Required action: Copy out, from the data below, each line in which the word "share" occurs.

Stored items
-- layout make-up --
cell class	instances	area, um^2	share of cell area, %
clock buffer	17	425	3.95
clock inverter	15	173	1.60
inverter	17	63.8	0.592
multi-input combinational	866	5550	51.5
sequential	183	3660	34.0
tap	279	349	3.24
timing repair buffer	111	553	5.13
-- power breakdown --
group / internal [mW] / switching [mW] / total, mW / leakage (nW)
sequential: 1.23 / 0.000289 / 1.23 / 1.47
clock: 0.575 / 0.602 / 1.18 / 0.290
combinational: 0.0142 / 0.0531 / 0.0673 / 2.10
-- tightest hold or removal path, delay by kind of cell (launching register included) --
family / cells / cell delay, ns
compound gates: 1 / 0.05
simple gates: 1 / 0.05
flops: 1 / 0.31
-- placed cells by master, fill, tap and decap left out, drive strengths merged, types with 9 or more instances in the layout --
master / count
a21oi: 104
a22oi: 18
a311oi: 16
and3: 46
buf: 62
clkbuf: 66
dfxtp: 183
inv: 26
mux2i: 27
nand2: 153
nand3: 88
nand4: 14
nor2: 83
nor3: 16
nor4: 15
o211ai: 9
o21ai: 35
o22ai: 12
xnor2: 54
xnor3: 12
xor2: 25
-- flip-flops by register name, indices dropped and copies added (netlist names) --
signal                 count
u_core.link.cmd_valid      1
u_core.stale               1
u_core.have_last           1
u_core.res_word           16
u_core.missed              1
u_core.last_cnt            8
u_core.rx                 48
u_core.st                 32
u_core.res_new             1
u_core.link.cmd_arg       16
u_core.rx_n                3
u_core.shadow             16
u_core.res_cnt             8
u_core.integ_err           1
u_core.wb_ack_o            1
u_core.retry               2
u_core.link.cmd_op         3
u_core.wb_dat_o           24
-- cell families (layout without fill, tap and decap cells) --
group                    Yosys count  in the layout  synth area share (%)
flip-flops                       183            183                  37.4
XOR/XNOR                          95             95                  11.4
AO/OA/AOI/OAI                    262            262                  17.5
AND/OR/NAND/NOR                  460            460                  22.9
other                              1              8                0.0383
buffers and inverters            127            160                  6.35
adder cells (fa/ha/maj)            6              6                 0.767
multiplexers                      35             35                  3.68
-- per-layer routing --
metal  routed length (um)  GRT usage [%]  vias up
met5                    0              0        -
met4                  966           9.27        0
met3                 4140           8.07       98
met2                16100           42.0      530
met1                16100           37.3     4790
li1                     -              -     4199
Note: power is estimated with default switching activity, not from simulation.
`src/design/adc_ctrl_pkg.sv`:
```
// package: register map, field positions and reset values of the converter control block
package adc_ctrl_pkg;
	localparam logic [2:0] ADDR_CTRL_START   = 3'h0;
	localparam logic [2:0] ADDR_SOURCE_CLOCK = 3'h1;
	localparam logic [2:0] ADDR_AMP_REF      = 3'h2;
	localparam logic [2:0] ADDR_BANDGAP      = 3'h3;
	localparam logic [2:0] ADDR_RESULT_LOW   = 3'h4;
	localparam logic [2:0] ADDR_RESULT_HIGH  = 3'h5;

	localparam int START_BIT    = 7;
	localparam int BUSY_BIT     = 6;
	localparam int ENABLE_BIT   = 5;
	localparam int ALIGN_BIT    = 4;
	localparam int AMP_EN_BIT   = 7;
	localparam int AMP_IN_BIT   = 4;
	localparam int BANDGAP_BIT  = 0;

	localparam logic [7:0] CTRL_START_RST  = 8'h00;
	localparam logic [7:0] SOURCE_CLK_RST  = 8'h00;
	localparam logic [7:0] AMP_REF_RST     = 8'h00;
	localparam logic [7:0] BANDGAP_RST     = 8'h00;
	localparam logic [7:0] CTRL_START_MASK = 8'hbf;
	localparam logic [7:0] SOURCE_CLK_MASK = 8'hf7;
	localparam logic [7:0] AMP_REF_MASK    = 8'h9f;
	localparam logic [7:0] BANDGAP_MASK    = 8'h01;

	typedef enum logic [2:0] {
		SRC_EXTERNAL,
		SRC_SUPPLY,
		SRC_SUPPLY_HALF,
		SRC_SUPPLY_QUARTER,
		SRC_AMP,
		SRC_AMP_HALF,
		SRC_AMP_QUARTER,
		SRC_GROUND
	} input_source_t;

	typedef enum logic [1:0] {
		REF_SUPPLY,
		REF_EXTERNAL_PIN,
		REF_AMP
	} reference_t;

	localparam logic [6:0] DIV_MAX = 7'h7f;
endpackage

```
`src/design/conv_clock_divider.sv`:
```
// power-of-two divider producing the conversion clock enable
`timescale 1ns/1ps
`default_nettype none
module conv_clock_divider #(
	parameter int WIDTH = 7
) (
	input  wire logic       clock_i,
	input  wire logic       rst_n_i,
	input  wire logic       run_i,
	input  wire logic [2:0] sel_i,
	output logic            tick_o
);
	typedef struct packed {
		logic [WIDTH-1:0] count;
		logic             tick;
	} div_state_t;

	div_state_t state_r;
	div_state_t state_nxt;
	logic [WIDTH-1:0] limit;

	always_comb begin
		limit = WIDTH'((8'h01 << sel_i) - 8'h01);
		state_nxt = state_r;
		state_nxt.tick = 1'b0;
		if (!run_i) begin
			state_nxt.count = '0;
		end else if (state_r.count >= limit) begin
			state_nxt.count = '0;
			state_nxt.tick = 1'b1;
		end else begin
			state_nxt.count = state_r.count + WIDTH'(1);
		end
	end

	always_ff @(posedge clock_i or negedge rst_n_i) begin
		if (!rst_n_i) begin
			state_r <= '0;
		end else begin
			state_r <= state_nxt;
		end
	end

	assign tick_o = state_r.tick;
endmodule
`default_nettype wire

```
`src/design/analog_route_decode.sv`:
```
// decodes source, channel and reference fields into analog switch controls
`timescale 1ns/1ps
`default_nettype none
module analog_route_decode (
	input  wire logic [3:0]  source_i,
	input  wire logic [3:0]  channel_i,
	input  wire logic        amp_input_i,
	input  wire logic [1:0]  ref_sel_i,
	output logic             ext_channel_on_o,
	output logic [15:0]      channel_onehot_o,
	output logic [2:0]       internal_source_o,
	output logic             amp_ref_pin_on_o,
	output logic             amp_bandgap_on_o,
	output logic [1:0]       reference_o,
	output logic             ext_ref_pin_on_o
);
	adc_ctrl_pkg::input_source_t src;
	adc_ctrl_pkg::reference_t    refs;

	always_comb begin
		case (source_i)
			4'h0, 4'h4, 4'hc, 4'hd, 4'he, 4'hf: src = adc_ctrl_pkg::SRC_EXTERNAL;
			4'h1: src = adc_ctrl_pkg::SRC_SUPPLY;
			4'h2: src = adc_ctrl_pkg::SRC_SUPPLY_HALF;
			4'h3: src = adc_ctrl_pkg::SRC_SUPPLY_QUARTER;
			4'h5: src = adc_ctrl_pkg::SRC_AMP;
			4'h6: src = adc_ctrl_pkg::SRC_AMP_HALF;
			4'h7: src = adc_ctrl_pkg::SRC_AMP_QUARTER;
			default: src = adc_ctrl_pkg::SRC_GROUND;
		endcase
		case (ref_sel_i)
			2'h0: refs = adc_ctrl_pkg::REF_SUPPLY;
			2'h1: refs = adc_ctrl_pkg::REF_EXTERNAL_PIN;
			default: refs = adc_ctrl_pkg::REF_AMP;
		endcase
	end

	// reserved channel codes open all 16 channel switches rather than alias a pin; ext_channel_on_o still follows the source
	assign ext_channel_on_o  = (src == adc_ctrl_pkg::SRC_EXTERNAL);
	assign channel_onehot_o  = (ext_channel_on_o && (channel_i != 4'ha) && (channel_i != 4'hb))
		? (16'h0001 << channel_i) : 16'h0000;
	assign internal_source_o = src;
	assign amp_ref_pin_on_o  = !amp_input_i;
	assign amp_bandgap_on_o  = amp_input_i;
	assign reference_o       = refs;
	assign ext_ref_pin_on_o  = (refs == adc_ctrl_pkg::REF_EXTERNAL_PIN);
endmodule
`default_nettype wire

```
`src/design/adc_control_register_block.sv`:
```
// top: registers, start sequencing and result formatting of the 12-bit converter
// Summary of operation
// start bit high then low starts one conversion
// busy bit set from start until the conversion completes
// enable bit powers the converter; low switches it off
// result bytes stay unchanged while converter is disabled
// alignment bit selects 11:4/3:0 or 11:8/7:0 result layout
// channel field picks inputs 0 to 9 and 12 to 15
// software never writes reserved channel codes 1010 or 1011
// source codes 0000, 0100, 11xx external; 0001-0011 supply fractions
// source codes 0101-0111 amplifier fractions; 10xx ground
// internal source disconnects the external channel regardless of channel field
// unimplemented control bits read as zero
// clock field divides system clock by two to the code
// software enables amplifier when its output is used
// amplifier input bit picks reference pin or bandgap, exclusive
// software enables bandgap when it feeds the amplifier
// reference field picks supply, external pin or amplifier
// gain field selects gains 1, 1.667, 2.5, 3.333
// software enables bandgap and waits before using it
// pin used as converter input drops its other function and pull-up
// result bits unused by alignment read as zero
// completion raises the converter interrupt request flag
// start strobe to core on falling start edge; result loaded on done
// all control bits reset to zero
`timescale 1ns/1ps
`default_nettype none
module adc_control_register_block #(
	parameter int DIV_WIDTH = 7,
	parameter int PINS      = 16
) (
	input  wire logic             clock_i,
	input  wire logic             rstn_i,
	input  wire logic [2:0]       addr_i,
	input  wire logic [7:0]       wdata_i,
	input  wire logic             wr_i,
	input  wire logic             rd_i,
	output logic [7:0]            rdata_o,
	input  wire logic             core_done_i,
	input  wire logic [11:0]      core_result_i,
	input  wire logic [PINS-1:0]  pin_analog_sel_i,
	output logic                  core_start_o,
	output logic                  core_power_o,
	output logic                  conv_clock_tick_o,
	output logic                  ext_channel_on_o,
	output logic [15:0]           channel_onehot_o,
	output logic [2:0]            internal_source_o,
	output logic                  gain_amp_power_o,
	output logic                  amp_ref_pin_on_o,
	output logic                  amp_bandgap_on_o,
	output logic [1:0]            gain_amp_gain_select_o,
	output logic [1:0]            reference_o,
	output logic                  ext_ref_pin_on_o,
	output logic                  bandgap_power_o,
	output logic                  conv_irq_flag_o,
	output logic [PINS-1:0]       pin_digital_off_o,
	output logic [PINS-1:0]       pin_pullup_off_o
);
	typedef struct packed {
		logic [7:0]  ctrl;
		logic [7:0]  source_clk;
		logic [7:0]  amp_ref;
		logic [7:0]  bandgap;
		logic        busy;
		logic        start_strobe;
		logic        irq;
		logic [11:0] result;
		logic        result_align;
		logic [7:0]  rdata;
		logic [PINS-1:0] pin_off;
	} blk_state_t;

	blk_state_t state_r;
	blk_state_t state_nxt;
	logic       rst_sync1_r;
	logic       rst_sync2_r;
	logic       rst_n;

	// reset released through two flops; assertion stays asynchronous
	always_ff @(posedge clock_i or negedge rstn_i) begin
		if (!rstn_i) begin
			rst_sync1_r <= 1'b0;
			rst_sync2_r <= 1'b0;
		end else begin
			rst_sync1_r <= 1'b1;
			rst_sync2_r <= rst_sync1_r;
		end
	end
	assign rst_n = rst_sync2_r;

	function automatic logic [15:0] format_result(input logic [11:0] d, input logic align);
		if (align) begin
			format_result = {4'h0, d};
		end else begin
			format_result = {d, 4'h0};
		end
	endfunction

	logic [15:0] result_view;
	logic        start_fall;
	logic        start_new;

	assign result_view = format_result(state_r.result, state_r.result_align);
	assign start_new   = wr_i && (addr_i == adc_ctrl_pkg::ADDR_CTRL_START);
	// a start dropped in one write is the documented 0-1-0 sequence's end
	assign start_fall  = start_new && state_r.ctrl[adc_ctrl_pkg::START_BIT]
		&& !wdata_i[adc_ctrl_pkg::START_BIT];

	always_comb begin
		state_nxt = state_r;
		state_nxt.start_strobe = 1'b0;
		state_nxt.irq = 1'b0;
		if (wr_i) begin
			case (addr_i)
				adc_ctrl_pkg::ADDR_CTRL_START:
					state_nxt.ctrl = wdata_i & adc_ctrl_pkg::CTRL_START_MASK;
				adc_ctrl_pkg::ADDR_SOURCE_CLOCK:
					state_nxt.source_clk = wdata_i & adc_ctrl_pkg::SOURCE_CLK_MASK;
				adc_ctrl_pkg::ADDR_AMP_REF:
					state_nxt.amp_ref = wdata_i & adc_ctrl_pkg::AMP_REF_MASK;
				adc_ctrl_pkg::ADDR_BANDGAP:
					state_nxt.bandgap = wdata_i & adc_ctrl_pkg::BANDGAP_MASK;
				default: begin
				end
			endcase
		end
		// alignment applies to reads at once; stored data are not reshuffled
		state_nxt.result_align = state_nxt.ctrl[adc_ctrl_pkg::ALIGN_BIT];
		if (!state_nxt.ctrl[adc_ctrl_pkg::ENABLE_BIT]) begin
			state_nxt.busy = 1'b0;
		end else if (state_r.busy && core_done_i && !state_r.start_strobe) begin
			state_nxt.busy = 1'b0;
			state_nxt.irq = 1'b1;
			state_nxt.result = core_result_i;
		end
		// a new start outranks a completion in the same cycle; none while switching off
		if (start_fall && state_r.ctrl[adc_ctrl_pkg::ENABLE_BIT]
			&& state_nxt.ctrl[adc_ctrl_pkg::ENABLE_BIT]) begin
			state_nxt.start_strobe = 1'b1;
			state_nxt.busy = 1'b1;
		end
		state_nxt.pin_off = pin_analog_sel_i;
		state_nxt.rdata = 8'h00;
		if (rd_i) begin
			case (addr_i)
				adc_ctrl_pkg::ADDR_CTRL_START:
					state_nxt.rdata = {state_r.ctrl[7], state_r.busy, state_r.ctrl[5:0]};
				adc_ctrl_pkg::ADDR_SOURCE_CLOCK: state_nxt.rdata = state_r.source_clk;
				adc_ctrl_pkg::ADDR_AMP_REF:      state_nxt.rdata = state_r.amp_ref;
				adc_ctrl_pkg::ADDR_BANDGAP:      state_nxt.rdata = state_r.bandgap;
				adc_ctrl_pkg::ADDR_RESULT_LOW:   state_nxt.rdata = result_view[7:0];
				adc_ctrl_pkg::ADDR_RESULT_HIGH:  state_nxt.rdata = result_view[15:8];
				default: state_nxt.rdata = 8'h00;
			endcase
		end
	end

	always_ff @(posedge clock_i or negedge rst_n) begin
		if (!rst_n) begin
			state_r <= '0;
		end else begin
			state_r <= state_nxt;
		end
	end

	conv_clock_divider #(
		.WIDTH(DIV_WIDTH)
	) u_div (
		.clock_i (clock_i),
		.rst_n_i (rst_n),
		.run_i   (state_r.ctrl[adc_ctrl_pkg::ENABLE_BIT]),
		.sel_i   (state_r.source_clk[2:0]),
		.tick_o  (conv_clock_tick_o)
	);

	analog_route_decode u_route (
		.source_i          (state_r.source_clk[7:4]),
		.channel_i         (state_r.ctrl[3:0]),
		.amp_input_i       (state_r.amp_ref[adc_ctrl_pkg::AMP_IN_BIT]),
		.ref_sel_i         (state_r.amp_ref[3:2]),
		.ext_channel_on_o  (ext_channel_on_o),
		.channel_onehot_o  (channel_onehot_o),
		.internal_source_o (internal_source_o),
		.amp_ref_pin_on_o  (amp_ref_pin_on_o),
		.amp_bandgap_on_o  (amp_bandgap_on_o),
		.reference_o       (reference_o),
		.ext_ref_pin_on_o  (ext_ref_pin_on_o)
	);

	assign rdata_o                = state_r.rdata;
	assign core_start_o           = state_r.start_strobe;
	assign core_power_o           = state_r.ctrl[adc_ctrl_pkg::ENABLE_BIT];
	assign gain_amp_power_o       = state_r.amp_ref[adc_ctrl_pkg::AMP_EN_BIT];
	assign gain_amp_gain_select_o = state_r.amp_ref[1:0];
	assign bandgap_power_o        = state_r.bandgap[adc_ctrl_pkg::BANDGAP_BIT];
	assign conv_irq_flag_o        = state_r.irq;
	assign pin_digital_off_o      = state_r.pin_off;
	assign pin_pullup_off_o       = state_r.pin_off;
endmodule
`default_nettype wire

```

Task response:
cell class	instances	area, um^2	share of cell area, %
group                    Yosys count  in the layout  synth area share (%)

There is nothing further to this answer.